**EXERCISE PROMPT**
What appears in the data must be reproduced exactly.

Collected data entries
((

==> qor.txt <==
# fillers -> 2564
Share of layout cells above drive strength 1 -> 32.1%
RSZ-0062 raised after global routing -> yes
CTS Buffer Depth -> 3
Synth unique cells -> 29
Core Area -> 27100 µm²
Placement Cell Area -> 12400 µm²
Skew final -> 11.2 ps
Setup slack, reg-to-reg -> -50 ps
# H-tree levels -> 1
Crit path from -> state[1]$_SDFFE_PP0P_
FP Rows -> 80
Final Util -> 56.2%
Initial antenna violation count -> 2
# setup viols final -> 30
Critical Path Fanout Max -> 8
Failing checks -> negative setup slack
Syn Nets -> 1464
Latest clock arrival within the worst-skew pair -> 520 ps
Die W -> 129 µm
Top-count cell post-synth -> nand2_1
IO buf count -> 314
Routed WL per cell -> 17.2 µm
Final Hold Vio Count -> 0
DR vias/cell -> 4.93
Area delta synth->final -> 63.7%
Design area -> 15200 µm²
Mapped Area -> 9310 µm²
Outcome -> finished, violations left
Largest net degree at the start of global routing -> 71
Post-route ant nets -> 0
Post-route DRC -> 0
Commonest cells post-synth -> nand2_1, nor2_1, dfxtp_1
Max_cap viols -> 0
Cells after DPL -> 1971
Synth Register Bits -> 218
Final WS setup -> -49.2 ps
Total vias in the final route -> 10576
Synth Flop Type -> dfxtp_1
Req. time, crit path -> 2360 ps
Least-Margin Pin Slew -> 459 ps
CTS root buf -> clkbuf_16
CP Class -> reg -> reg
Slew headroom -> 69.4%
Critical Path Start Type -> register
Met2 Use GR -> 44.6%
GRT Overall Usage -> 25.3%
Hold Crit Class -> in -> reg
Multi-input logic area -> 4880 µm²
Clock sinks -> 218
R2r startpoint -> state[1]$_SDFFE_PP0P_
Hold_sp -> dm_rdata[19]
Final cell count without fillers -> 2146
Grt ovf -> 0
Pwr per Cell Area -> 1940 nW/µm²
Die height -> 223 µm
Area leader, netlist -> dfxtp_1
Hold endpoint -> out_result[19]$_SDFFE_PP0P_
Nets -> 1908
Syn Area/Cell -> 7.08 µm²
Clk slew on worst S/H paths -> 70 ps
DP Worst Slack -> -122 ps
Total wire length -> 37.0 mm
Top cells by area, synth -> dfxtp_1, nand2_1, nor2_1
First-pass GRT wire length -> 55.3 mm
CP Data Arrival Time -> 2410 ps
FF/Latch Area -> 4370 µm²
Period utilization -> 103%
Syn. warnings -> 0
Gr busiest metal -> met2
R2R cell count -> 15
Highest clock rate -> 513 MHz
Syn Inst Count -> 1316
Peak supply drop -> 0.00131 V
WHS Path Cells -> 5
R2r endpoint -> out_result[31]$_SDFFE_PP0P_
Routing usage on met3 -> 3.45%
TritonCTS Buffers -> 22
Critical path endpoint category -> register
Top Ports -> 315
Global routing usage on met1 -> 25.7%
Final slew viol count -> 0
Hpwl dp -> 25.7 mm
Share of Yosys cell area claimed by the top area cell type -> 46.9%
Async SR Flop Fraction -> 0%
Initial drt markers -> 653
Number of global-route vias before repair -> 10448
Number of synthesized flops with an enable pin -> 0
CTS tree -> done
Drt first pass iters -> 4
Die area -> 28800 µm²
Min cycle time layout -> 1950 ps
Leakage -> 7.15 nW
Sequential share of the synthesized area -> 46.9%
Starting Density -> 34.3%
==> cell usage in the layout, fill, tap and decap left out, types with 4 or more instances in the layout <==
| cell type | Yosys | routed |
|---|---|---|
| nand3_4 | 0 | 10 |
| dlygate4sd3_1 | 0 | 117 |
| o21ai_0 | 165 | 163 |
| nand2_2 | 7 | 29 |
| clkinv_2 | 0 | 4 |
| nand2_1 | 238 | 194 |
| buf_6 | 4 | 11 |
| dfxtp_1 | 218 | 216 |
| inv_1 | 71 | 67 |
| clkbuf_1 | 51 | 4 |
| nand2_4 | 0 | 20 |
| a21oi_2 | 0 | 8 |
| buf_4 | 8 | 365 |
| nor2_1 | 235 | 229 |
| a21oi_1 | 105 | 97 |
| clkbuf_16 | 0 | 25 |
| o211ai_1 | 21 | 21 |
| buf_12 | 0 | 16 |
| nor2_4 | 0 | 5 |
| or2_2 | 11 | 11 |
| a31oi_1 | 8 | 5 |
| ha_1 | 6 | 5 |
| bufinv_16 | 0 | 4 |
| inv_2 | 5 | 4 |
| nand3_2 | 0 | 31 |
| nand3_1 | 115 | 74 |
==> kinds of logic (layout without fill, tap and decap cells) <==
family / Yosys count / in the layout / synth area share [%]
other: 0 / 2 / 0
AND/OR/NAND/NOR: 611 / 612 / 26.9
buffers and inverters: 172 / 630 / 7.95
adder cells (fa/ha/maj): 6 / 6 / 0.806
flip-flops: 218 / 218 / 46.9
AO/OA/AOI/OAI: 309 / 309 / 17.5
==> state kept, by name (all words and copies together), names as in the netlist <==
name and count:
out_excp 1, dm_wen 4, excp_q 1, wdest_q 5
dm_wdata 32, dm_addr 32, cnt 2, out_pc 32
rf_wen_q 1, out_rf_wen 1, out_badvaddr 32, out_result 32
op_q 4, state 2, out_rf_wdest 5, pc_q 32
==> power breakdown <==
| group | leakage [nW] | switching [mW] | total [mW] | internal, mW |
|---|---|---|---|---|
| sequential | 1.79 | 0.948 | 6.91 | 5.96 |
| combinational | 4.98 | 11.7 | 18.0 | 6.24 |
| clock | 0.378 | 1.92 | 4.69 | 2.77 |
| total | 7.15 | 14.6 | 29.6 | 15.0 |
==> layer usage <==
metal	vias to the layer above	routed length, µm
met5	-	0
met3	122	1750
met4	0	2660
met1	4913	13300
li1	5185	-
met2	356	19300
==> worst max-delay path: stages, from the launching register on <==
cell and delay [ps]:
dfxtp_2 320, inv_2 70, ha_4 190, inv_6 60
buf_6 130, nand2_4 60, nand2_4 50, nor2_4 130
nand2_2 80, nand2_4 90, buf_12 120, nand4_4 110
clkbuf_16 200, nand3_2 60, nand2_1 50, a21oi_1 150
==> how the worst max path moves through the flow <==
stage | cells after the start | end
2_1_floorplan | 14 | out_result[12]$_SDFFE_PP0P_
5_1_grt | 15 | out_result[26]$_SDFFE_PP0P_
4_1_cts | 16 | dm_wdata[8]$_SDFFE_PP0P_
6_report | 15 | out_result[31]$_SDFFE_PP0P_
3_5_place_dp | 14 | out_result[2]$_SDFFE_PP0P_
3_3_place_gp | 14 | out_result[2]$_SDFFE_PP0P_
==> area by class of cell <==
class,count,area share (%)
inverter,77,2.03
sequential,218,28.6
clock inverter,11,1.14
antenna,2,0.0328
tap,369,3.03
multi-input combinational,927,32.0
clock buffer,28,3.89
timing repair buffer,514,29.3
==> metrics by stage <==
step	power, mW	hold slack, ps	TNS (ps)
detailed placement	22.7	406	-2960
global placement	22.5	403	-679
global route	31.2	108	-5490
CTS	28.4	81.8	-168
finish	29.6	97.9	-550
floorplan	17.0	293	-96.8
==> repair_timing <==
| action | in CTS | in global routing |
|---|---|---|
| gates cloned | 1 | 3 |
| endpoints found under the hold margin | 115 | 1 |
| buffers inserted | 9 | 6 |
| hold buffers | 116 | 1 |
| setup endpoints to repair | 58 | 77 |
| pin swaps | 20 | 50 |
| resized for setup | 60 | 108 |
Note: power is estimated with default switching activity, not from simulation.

))

**SOLUTION BELOW**
==> qor.txt <==
# fillers -> 2564
Share of layout cells above drive strength 1 -> 32.1%
RSZ-0062 raised after global routing -> yes
CTS Buffer Depth -> 3
Synth unique cells -> 29
Core Area -> 27100 µm²
Placement Cell Area -> 12400 µm²
Skew final -> 11.2 ps
Setup slack, reg-to-reg -> -50 ps
# H-tree levels -> 1
Crit path from -> state[1]$_SDFFE_PP0P_
FP Rows -> 80
Final Util -> 56.2%
Initial antenna violation count -> 2
# setup viols final -> 30
Critical Path Fanout Max -> 8
Failing checks -> negative setup slack
Syn Nets -> 1464
Latest clock arrival within the worst-skew pair -> 520 ps
Die W -> 129 µm
Top-count cell post-synth -> nand2_1
IO buf count -> 314
Routed WL per cell -> 17.2 µm
Final Hold Vio Count -> 0
DR vias/cell -> 4.93
Area delta synth->final -> 63.7%
Design area -> 15200 µm²
Mapped Area -> 9310 µm²
Outcome -> finished, violations left
Largest net degree at the start of global routing -> 71
Post-route ant nets -> 0
Post-route DRC -> 0
Commonest cells post-synth -> nand2_1, nor2_1, dfxtp_1
Max_cap viols -> 0
Cells after DPL -> 1971
Synth Register Bits -> 218
Final WS setup -> -49.2 ps
Total vias in the final route -> 10576
Synth Flop Type -> dfxtp_1
Req. time, crit path -> 2360 ps
Least-Margin Pin Slew -> 459 ps
CTS root buf -> clkbuf_16
CP Class -> reg -> reg
Slew headroom -> 69.4%
Critical Path Start Type -> register
Met2 Use GR -> 44.6%
GRT Overall Usage -> 25.3%
Hold Crit Class -> in -> reg
Multi-input logic area -> 4880 µm²
Clock sinks -> 218
R2r startpoint -> state[1]$_SDFFE_PP0P_
Hold_sp -> dm_rdata[19]
Final cell count without fillers -> 2146
Grt ovf -> 0
Pwr per Cell Area -> 1940 nW/µm²
Die height -> 223 µm
Area leader, netlist -> dfxtp_1
Hold endpoint -> out_result[19]$_SDFFE_PP0P_
Nets -> 1908
Syn Area/Cell -> 7.08 µm²
Clk slew on worst S/H paths -> 70 ps
DP Worst Slack -> -122 ps
Total wire length -> 37.0 mm
Top cells by area, synth -> dfxtp_1, nand2_1, nor2_1
First-pass GRT wire length -> 55.3 mm
CP Data Arrival Time -> 2410 ps
FF/Latch Area -> 4370 µm²
Period utilization -> 103%
Syn. warnings -> 0
Gr busiest metal -> met2
R2R cell count -> 15
Highest clock rate -> 513 MHz
Syn Inst Count -> 1316
Peak supply drop -> 0.00131 V
WHS Path Cells -> 5
R2r endpoint -> out_result[31]$_SDFFE_PP0P_
Routing usage on met3 -> 3.45%
TritonCTS Buffers -> 22
Critical path endpoint category -> register
Top Ports -> 315
Global routing usage on met1 -> 25.7%
Final slew viol count -> 0
Hpwl dp -> 25.7 mm
Share of Yosys cell area claimed by the top area cell type -> 46.9%
Async SR Flop Fraction -> 0%
Initial drt markers -> 653
Number of global-route vias before repair -> 10448
Number of synthesized flops with an enable pin -> 0
CTS tree -> done
Drt first pass iters -> 4
Die area -> 28800 µm²
Min cycle time layout -> 1950 ps
Leakage -> 7.15 nW
Sequential share of the synthesized area -> 46.9%
Starting Density -> 34.3%
==> cell usage in the layout, fill, tap and decap left out, types with 4 or more instances in the layout <==
| cell type | Yosys | routed |
|---|---|---|
| nand3_4 | 0 | 10 |
| dlygate4sd3_1 | 0 | 117 |
| o21ai_0 | 165 | 163 |
| nand2_2 | 7 | 29 |
| clkinv_2 | 0 | 4 |
| nand2_1 | 238 | 194 |
| buf_6 | 4 | 11 |
| dfxtp_1 | 218 | 216 |
| inv_1 | 71 | 67 |
| clkbuf_1 | 51 | 4 |
| nand2_4 | 0 | 20 |
| a21oi_2 | 0 | 8 |
| buf_4 | 8 | 365 |
| nor2_1 | 235 | 229 |
| a21oi_1 | 105 | 97 |
| clkbuf_16 | 0 | 25 |
| o211ai_1 | 21 | 21 |
| buf_12 | 0 | 16 |
| nor2_4 | 0 | 5 |
| or2_2 | 11 | 11 |
| a31oi_1 | 8 | 5 |
| ha_1 | 6 | 5 |
| bufinv_16 | 0 | 4 |
| inv_2 | 5 | 4 |
| nand3_2 | 0 | 31 |
| nand3_1 | 115 | 74 |
==> kinds of logic (layout without fill, tap and decap cells) <==
family / Yosys count / in the layout / synth area share [%]
other: 0 / 2 / 0
AND/OR/NAND/NOR: 611 / 612 / 26.9
buffers and inverters: 172 / 630 / 7.95
adder cells (fa/ha/maj): 6 / 6 / 0.806
flip-flops: 218 / 218 / 46.9
AO/OA/AOI/OAI: 309 / 309 / 17.5
==> state kept, by name (all words and copies together), names as in the netlist <==
name and count:
out_excp 1, dm_wen 4, excp_q 1, wdest_q 5
dm_wdata 32, dm_addr 32, cnt 2, out_pc 32
rf_wen_q 1, out_rf_wen 1, out_badvaddr 32, out_result 32
op_q 4, state 2, out_rf_wdest 5, pc_q 32
==> power breakdown <==
| group | leakage [nW] | switching [mW] | total [mW] | internal, mW |
|---|---|---|---|---|
| sequential | 1.79 | 0.948 | 6.91 | 5.96 |
| combinational | 4.98 | 11.7 | 18.0 | 6.24 |
| clock | 0.378 | 1.92 | 4.69 | 2.77 |
| total | 7.15 | 14.6 | 29.6 | 15.0 |
==> layer usage <==
metal	vias to the layer above	routed length, µm
met5	-	0
met3	122	1750
met4	0	2660
met1	4913	13300
li1	5185	-
met2	356	19300
==> worst max-delay path: stages, from the launching register on <==
cell and delay [ps]:
dfxtp_2 320, inv_2 70, ha_4 190, inv_6 60
buf_6 130, nand2_4 60, nand2_4 50, nor2_4 130
nand2_2 80, nand2_4 90, buf_12 120, nand4_4 110
clkbuf_16 200, nand3_2 60, nand2_1 50, a21oi_1 150
==> how the worst max path moves through the flow <==
stage | cells after the start | end
2_1_floorplan | 14 | out_result[12]$_SDFFE_PP0P_
5_1_grt | 15 | out_result[26]$_SDFFE_PP0P_
4_1_cts | 16 | dm_wdata[8]$_SDFFE_PP0P_
6_report | 15 | out_result[31]$_SDFFE_PP0P_
3_5_place_dp | 14 | out_result[2]$_SDFFE_PP0P_
3_3_place_gp | 14 | out_result[2]$_SDFFE_PP0P_
==> area by class of cell <==
class,count,area share (%)
inverter,77,2.03
sequential,218,28.6
clock inverter,11,1.14
antenna,2,0.0328
tap,369,3.03
multi-input combinational,927,32.0
clock buffer,28,3.89
timing repair buffer,514,29.3
==> metrics by stage <==
step	power, mW	hold slack, ps	TNS (ps)
detailed placement	22.7	406	-2960
global placement	22.5	403	-679
global route	31.2	108	-5490
CTS	28.4	81.8	-168
finish	29.6	97.9	-550
floorplan	17.0	293	-96.8
==> repair_timing <==
| action | in CTS | in global routing |
|---|---|---|
| gates cloned | 1 | 3 |
| endpoints found under the hold margin | 115 | 1 |
| buffers inserted | 9 | 6 |
| hold buffers | 116 | 1 |
| setup endpoints to repair | 58 | 77 |
| pin swaps | 20 | 50 |
| resized for setup | 60 | 108 |
Note: power is estimated with default switching activity, not from simulation.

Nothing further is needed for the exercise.